Grosse fatigue

J’ai sûrement du présumer de mes forces. 14 000 kilomètres, deux déménagements, le travail, la maison, les plantes, la recherche d’un bien à acheter, l’appartement boulonnais qui tarde à être vendu et tous les petits soucis administratifs qui paraissent sans fin à mes oreilles fatiguées. Je ne regrette pas d’être venue, je me sens mieux ici que je ne me suis jamais sentie dans ma vie. Mais je suis lasse, lessivée, sans ressort et je ne suis pas la seule ce qui ne change rien. Avec l’arrivée de l’hiver, je n’aspire qu’à une chose, disparaître sous la couette pour quelques heures.
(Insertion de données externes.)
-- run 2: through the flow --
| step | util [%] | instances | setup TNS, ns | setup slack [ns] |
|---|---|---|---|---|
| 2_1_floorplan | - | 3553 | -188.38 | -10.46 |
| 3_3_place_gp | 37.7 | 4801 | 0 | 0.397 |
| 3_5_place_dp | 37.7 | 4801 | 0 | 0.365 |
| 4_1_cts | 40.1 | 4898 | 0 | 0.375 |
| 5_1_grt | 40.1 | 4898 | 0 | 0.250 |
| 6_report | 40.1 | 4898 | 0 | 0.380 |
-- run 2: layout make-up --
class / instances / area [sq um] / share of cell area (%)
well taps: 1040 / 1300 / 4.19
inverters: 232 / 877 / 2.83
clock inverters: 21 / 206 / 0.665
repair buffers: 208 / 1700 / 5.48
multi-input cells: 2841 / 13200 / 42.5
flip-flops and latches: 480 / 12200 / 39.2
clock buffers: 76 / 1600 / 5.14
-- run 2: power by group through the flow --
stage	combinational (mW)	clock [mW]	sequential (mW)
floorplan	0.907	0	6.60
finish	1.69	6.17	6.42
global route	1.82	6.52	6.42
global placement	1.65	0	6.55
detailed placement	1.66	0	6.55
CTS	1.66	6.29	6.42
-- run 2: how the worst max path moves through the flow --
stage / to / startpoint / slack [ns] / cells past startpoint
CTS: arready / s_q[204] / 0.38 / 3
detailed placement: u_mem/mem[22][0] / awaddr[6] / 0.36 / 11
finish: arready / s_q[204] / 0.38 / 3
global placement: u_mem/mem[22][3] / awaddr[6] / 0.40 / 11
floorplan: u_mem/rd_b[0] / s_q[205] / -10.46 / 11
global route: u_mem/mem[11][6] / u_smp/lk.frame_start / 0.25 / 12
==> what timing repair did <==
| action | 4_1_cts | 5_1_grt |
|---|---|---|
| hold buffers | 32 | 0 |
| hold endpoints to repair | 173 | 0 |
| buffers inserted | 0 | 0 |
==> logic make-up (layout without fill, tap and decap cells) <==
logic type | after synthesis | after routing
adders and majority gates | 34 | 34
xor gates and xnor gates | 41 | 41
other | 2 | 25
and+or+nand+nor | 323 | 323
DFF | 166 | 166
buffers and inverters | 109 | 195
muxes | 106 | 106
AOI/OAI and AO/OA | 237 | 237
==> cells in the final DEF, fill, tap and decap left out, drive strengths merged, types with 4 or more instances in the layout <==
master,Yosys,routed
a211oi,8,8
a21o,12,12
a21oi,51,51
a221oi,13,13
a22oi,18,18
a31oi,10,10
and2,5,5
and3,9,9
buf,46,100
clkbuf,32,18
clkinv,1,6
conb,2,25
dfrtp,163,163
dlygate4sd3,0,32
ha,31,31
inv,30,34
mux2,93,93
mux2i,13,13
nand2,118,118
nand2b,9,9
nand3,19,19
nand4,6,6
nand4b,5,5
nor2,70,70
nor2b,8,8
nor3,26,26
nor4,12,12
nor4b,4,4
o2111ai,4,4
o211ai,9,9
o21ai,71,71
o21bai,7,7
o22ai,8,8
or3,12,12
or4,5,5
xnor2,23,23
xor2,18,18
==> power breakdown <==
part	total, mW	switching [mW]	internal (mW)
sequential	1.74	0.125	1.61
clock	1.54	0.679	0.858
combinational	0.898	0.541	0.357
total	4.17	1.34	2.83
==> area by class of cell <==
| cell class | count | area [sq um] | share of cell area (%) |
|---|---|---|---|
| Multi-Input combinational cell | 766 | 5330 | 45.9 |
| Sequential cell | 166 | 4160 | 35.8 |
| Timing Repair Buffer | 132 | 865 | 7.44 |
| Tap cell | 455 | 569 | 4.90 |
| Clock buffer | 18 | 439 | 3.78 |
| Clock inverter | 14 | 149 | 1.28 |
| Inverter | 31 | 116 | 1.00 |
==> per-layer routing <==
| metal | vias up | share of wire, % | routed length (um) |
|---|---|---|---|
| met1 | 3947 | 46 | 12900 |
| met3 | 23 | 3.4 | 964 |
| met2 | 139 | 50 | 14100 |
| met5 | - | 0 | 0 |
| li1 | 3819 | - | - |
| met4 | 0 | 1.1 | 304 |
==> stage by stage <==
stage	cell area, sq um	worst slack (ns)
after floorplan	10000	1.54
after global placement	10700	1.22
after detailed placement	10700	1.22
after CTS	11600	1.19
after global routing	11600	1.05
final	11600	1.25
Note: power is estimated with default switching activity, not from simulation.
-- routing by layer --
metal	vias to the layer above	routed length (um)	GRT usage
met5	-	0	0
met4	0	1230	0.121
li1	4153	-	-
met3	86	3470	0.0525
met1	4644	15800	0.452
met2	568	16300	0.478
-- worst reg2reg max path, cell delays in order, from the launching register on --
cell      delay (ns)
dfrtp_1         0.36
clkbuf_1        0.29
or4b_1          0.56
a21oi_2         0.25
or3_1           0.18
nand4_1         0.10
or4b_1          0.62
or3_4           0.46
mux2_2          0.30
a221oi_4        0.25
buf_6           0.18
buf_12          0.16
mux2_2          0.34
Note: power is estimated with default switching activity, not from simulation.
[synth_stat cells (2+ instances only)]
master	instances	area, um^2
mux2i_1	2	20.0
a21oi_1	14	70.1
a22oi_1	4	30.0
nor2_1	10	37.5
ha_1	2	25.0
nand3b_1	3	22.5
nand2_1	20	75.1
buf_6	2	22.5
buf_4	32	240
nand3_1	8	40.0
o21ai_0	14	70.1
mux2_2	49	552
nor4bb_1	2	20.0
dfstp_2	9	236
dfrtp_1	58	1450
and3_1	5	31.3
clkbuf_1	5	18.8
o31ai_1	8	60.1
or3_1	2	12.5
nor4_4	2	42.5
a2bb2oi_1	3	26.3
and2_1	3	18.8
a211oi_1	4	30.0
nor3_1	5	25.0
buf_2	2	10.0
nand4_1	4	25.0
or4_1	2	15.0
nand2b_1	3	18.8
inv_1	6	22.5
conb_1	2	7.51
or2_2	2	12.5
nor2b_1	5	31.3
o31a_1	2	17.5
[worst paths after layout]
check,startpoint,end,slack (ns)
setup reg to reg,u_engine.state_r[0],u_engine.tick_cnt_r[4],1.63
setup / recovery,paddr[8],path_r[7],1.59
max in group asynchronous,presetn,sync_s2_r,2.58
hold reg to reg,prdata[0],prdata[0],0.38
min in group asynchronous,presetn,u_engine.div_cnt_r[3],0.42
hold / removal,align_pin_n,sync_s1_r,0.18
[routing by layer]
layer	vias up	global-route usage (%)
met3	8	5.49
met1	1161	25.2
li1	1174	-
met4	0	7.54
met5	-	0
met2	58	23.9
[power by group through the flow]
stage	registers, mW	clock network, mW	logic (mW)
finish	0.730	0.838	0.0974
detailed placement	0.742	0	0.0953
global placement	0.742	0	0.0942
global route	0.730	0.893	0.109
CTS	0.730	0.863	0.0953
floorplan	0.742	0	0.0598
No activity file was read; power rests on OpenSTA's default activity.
--- src/verilog/uei_pending.sv ---
`timescale 1ns/1ps

module uei_pending #(
	parameter int NUM = 6
) (
	input wire logic pclk,
	input wire logic presetn,
	input wire logic [NUM-1:0] set_ev,
	input wire logic [NUM-1:0] clr_ev,
	output logic [NUM-1:0] pending
);

	logic [NUM-1:0] next_pending;

	// Flag count refused at elaboration when empty
	if (NUM < 1) begin : g_bad_num
		$error("uei_pending needs at least one flag");
	end

	// Per-flag sticky bit, event beats a same-cycle clear
	for (genvar i = 0; i < NUM; i++) begin : g_flag
		assign next_pending[i] = set_ev[i] | (pending[i] & ~clr_ev[i]);
	end

	// Flag registers, zero at reset
	always_ff @(posedge pclk or negedge presetn) begin
		if (!presetn) begin
			pending <= '0;
		end else begin
			pending <= next_pending;
		end
	end

endmodule
### src/rtl/fch_consts.svh
// constants of the flash command host: timing, op codes, register map
// Operation
// - host only sends listed command codes; code zero and unlisted ones never leave.
// - array-read code returns the device from any other mode to array reading; the model in erase setup takes it as a failed confirm, in write setup as data.
// - read-status code makes reads return the status byte.
// - erase is setup code then confirm code in the very next cycle.
// - write is setup code then address and data in the very next cycle.
// - bit seven is ready; poll it before trusting write and erase results.
// - command goes on low data lines, oe high, ce and we low; latched on rise.
`ifndef FCH_CONSTS_SVH
`define FCH_CONSTS_SVH

// timing, printed figures in ns and derived cycle counts at 50 MHz
`define FCH_CLK_NS 20
`define FCH_CYC(ns) ((((ns) + `FCH_CLK_NS - 1) / `FCH_CLK_NS))
`define FCH_STROBE_NS 70
`define FCH_ACCESS_NS 80
`define FCH_RECOVER_NS 20
`define FCH_RESET_NS 100
`define FCH_STROBE_CYC 4'(`FCH_CYC(`FCH_STROBE_NS))
`define FCH_ACCESS_CYC 4'(`FCH_CYC(`FCH_ACCESS_NS))
`define FCH_RECOVER_CYC 4'(`FCH_CYC(`FCH_RECOVER_NS))
`define FCH_RESET_CYC 4'(`FCH_CYC(`FCH_RESET_NS))

// device command codes
`define FCH_CODE_READ_ARRAY 8'hff
`define FCH_CODE_IDENTIFY 8'h90
`define FCH_CODE_READ_STATUS 8'h70
`define FCH_CODE_CLEAR_STATUS 8'h50
`define FCH_CODE_ERASE_SETUP 8'h20
`define FCH_CODE_ERASE_GO 8'hd0
`define FCH_CODE_WRITE_SETUP 8'h40
`define FCH_CODE_SUSPEND 8'hb0

// status byte fields
`define FCH_SR_READY 7
`define FCH_SR_SUSPEND 6
`define FCH_SR_ERASE_ERR 5
`define FCH_SR_WRITE_ERR 4
`define FCH_SR_SUPPLY_ERR 3
`define FCH_SR_RESET 8'h00

// own register map, byte addresses
`define FCH_REG_CTRL 4'h0
`define FCH_REG_ADDR 4'h4
`define FCH_REG_WDATA 4'h8
`define FCH_REG_STATUS 4'hc
`define FCH_RESP_OKAY 2'h0
`define FCH_RESP_SLVERR 2'h2

// stage codes of one sequence
`define FCH_STG_FIRST 2'h0
`define FCH_STG_SECOND 2'h1
`define FCH_STG_POLL 2'h2
`define FCH_STG_DONE 2'h3

`endif

### src/rtl/fch_pkg.sv
// types of the flash command host
package fch_pkg;
  // operations software may order through the control register
  typedef enum logic [3:0] {
    FCH_OP_READ_ARRAY = 4'h0,
    FCH_OP_IDENTIFY = 4'h1,
    FCH_OP_READ_STATUS = 4'h2,
    FCH_OP_CLEAR = 4'h3,
    FCH_OP_ERASE = 4'h4,
    FCH_OP_WRITE = 4'h5,
    FCH_OP_SUSPEND = 4'h6,
    FCH_OP_RESUME = 4'h7,
    FCH_OP_READ = 4'h8,
    FCH_OP_RESET = 4'h9
  } fch_op_type;

  typedef enum logic [4:0] {
    FCH_ST_IDLE = 5'h01,
    FCH_ST_ASSERT = 5'h02,
    FCH_ST_RELEASE = 5'h04,
    FCH_ST_RECOVER = 5'h08,
    FCH_ST_RSTPULSE = 5'h10
  } fch_state_type;

  // second bus cycle of a sequence
  typedef enum logic [1:0] {
    FCH_C2_NONE = 2'h0,
    FCH_C2_READ = 2'h1,
    FCH_C2_CODE = 2'h2,
    FCH_C2_DATA = 2'h3
  } fch_c2_type;

  typedef struct packed {
    logic c1_en;
    logic [7:0] c1;
    fch_c2_type c2;
    logic [7:0] c2_code;
    logic poll;
  } fch_plan_type;

  // pins driven toward the flash device
  typedef struct packed {
    logic [19:0] addr;
    logic [7:0] dq_o;
    logic dq_oe;
    logic ce_n;
    logic we_n;
    logic oe_n;
    logic rp_n;
  } fch_pins_type;

  typedef struct packed {
    logic [3:0] awaddr;
    logic awvalid;
    logic [31:0] wdata;
    logic [3:0] wstrb;
    logic wvalid;
    logic bready;
    logic [3:0] araddr;
    logic arvalid;
    logic rready;
  } fch_axi_req_type;

  typedef struct packed {
    logic awready;
    logic wready;
    logic [1:0] bresp;
    logic bvalid;
    logic arready;
    logic [31:0] rdata;
    logic [1:0] rresp;
    logic rvalid;
  } fch_axi_rsp_type;
endpackage
$ cat config.mk
export PLATFORM = sky130hd
export DESIGN_NAME = debug_override_control
export DESIGN_NICKNAME = d
export VERILOG_FILES = /design/src/hw/dbgovr_pkg.sv /design/src/hw/dbgovr_if.sv /design/src/hw/debug_override_control.sv /design/src/hw/dbgovr_decode.sv
export VERILOG_INCLUDE_DIRS = /design/src /design/src/hw
export SDC_FILE = /design/constraint.sdc
export NUM_CORES = 1
export LEC_CHECK = 0
export ABC_AREA = 1
export BUFFER_PORTS_ARGS = -buffer_cell sky130_fd_sc_hd__buf_4
export CORE_MARGIN = 10
export CORE_UTILIZATION = 48
export DETAILED_ROUTE_END_ITERATION = 10
export PLACE_DENSITY = 0.82
export SLEW_MARGIN = 20
export SYNTH_ARGS = -nofsm -noshare
export SYNTH_HDL_FRONTEND = slang
export SYNTH_SLANG_ARGS = --single-unit
$ cat constraint.sdc
create_clock -name clk -period 1.7 [get_ports clk]
set_clock_uncertainty 0.15 [all_clocks]
set_input_delay 0.34 -clock clk [delete_from_list [all_inputs] [get_ports clk]]
set_output_delay 0.34 -clock clk [all_outputs]
set_load 0.005 [all_outputs]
Aussi inaccessible que l’Anapurna. Et puis les mini fauves sont en pleine forme, eux. Nous ne pouvons pas baisser la garde. Il nous reste la cure d’iode.

Renaca plage (c) SB

Et puis, un vendredi après-midi alors que je commençais à rêver de mon lit, la rencontre avec deux Français expatriés sur ce bout de terre. Une heure plus tard, nous parlions de vins, de bouffe et du bonheur d’être ici. Nous avons fini par admettre que nous n’aspirions qu’à un peu de paix loin de tout. Et de l’avoir dit, je vais mieux.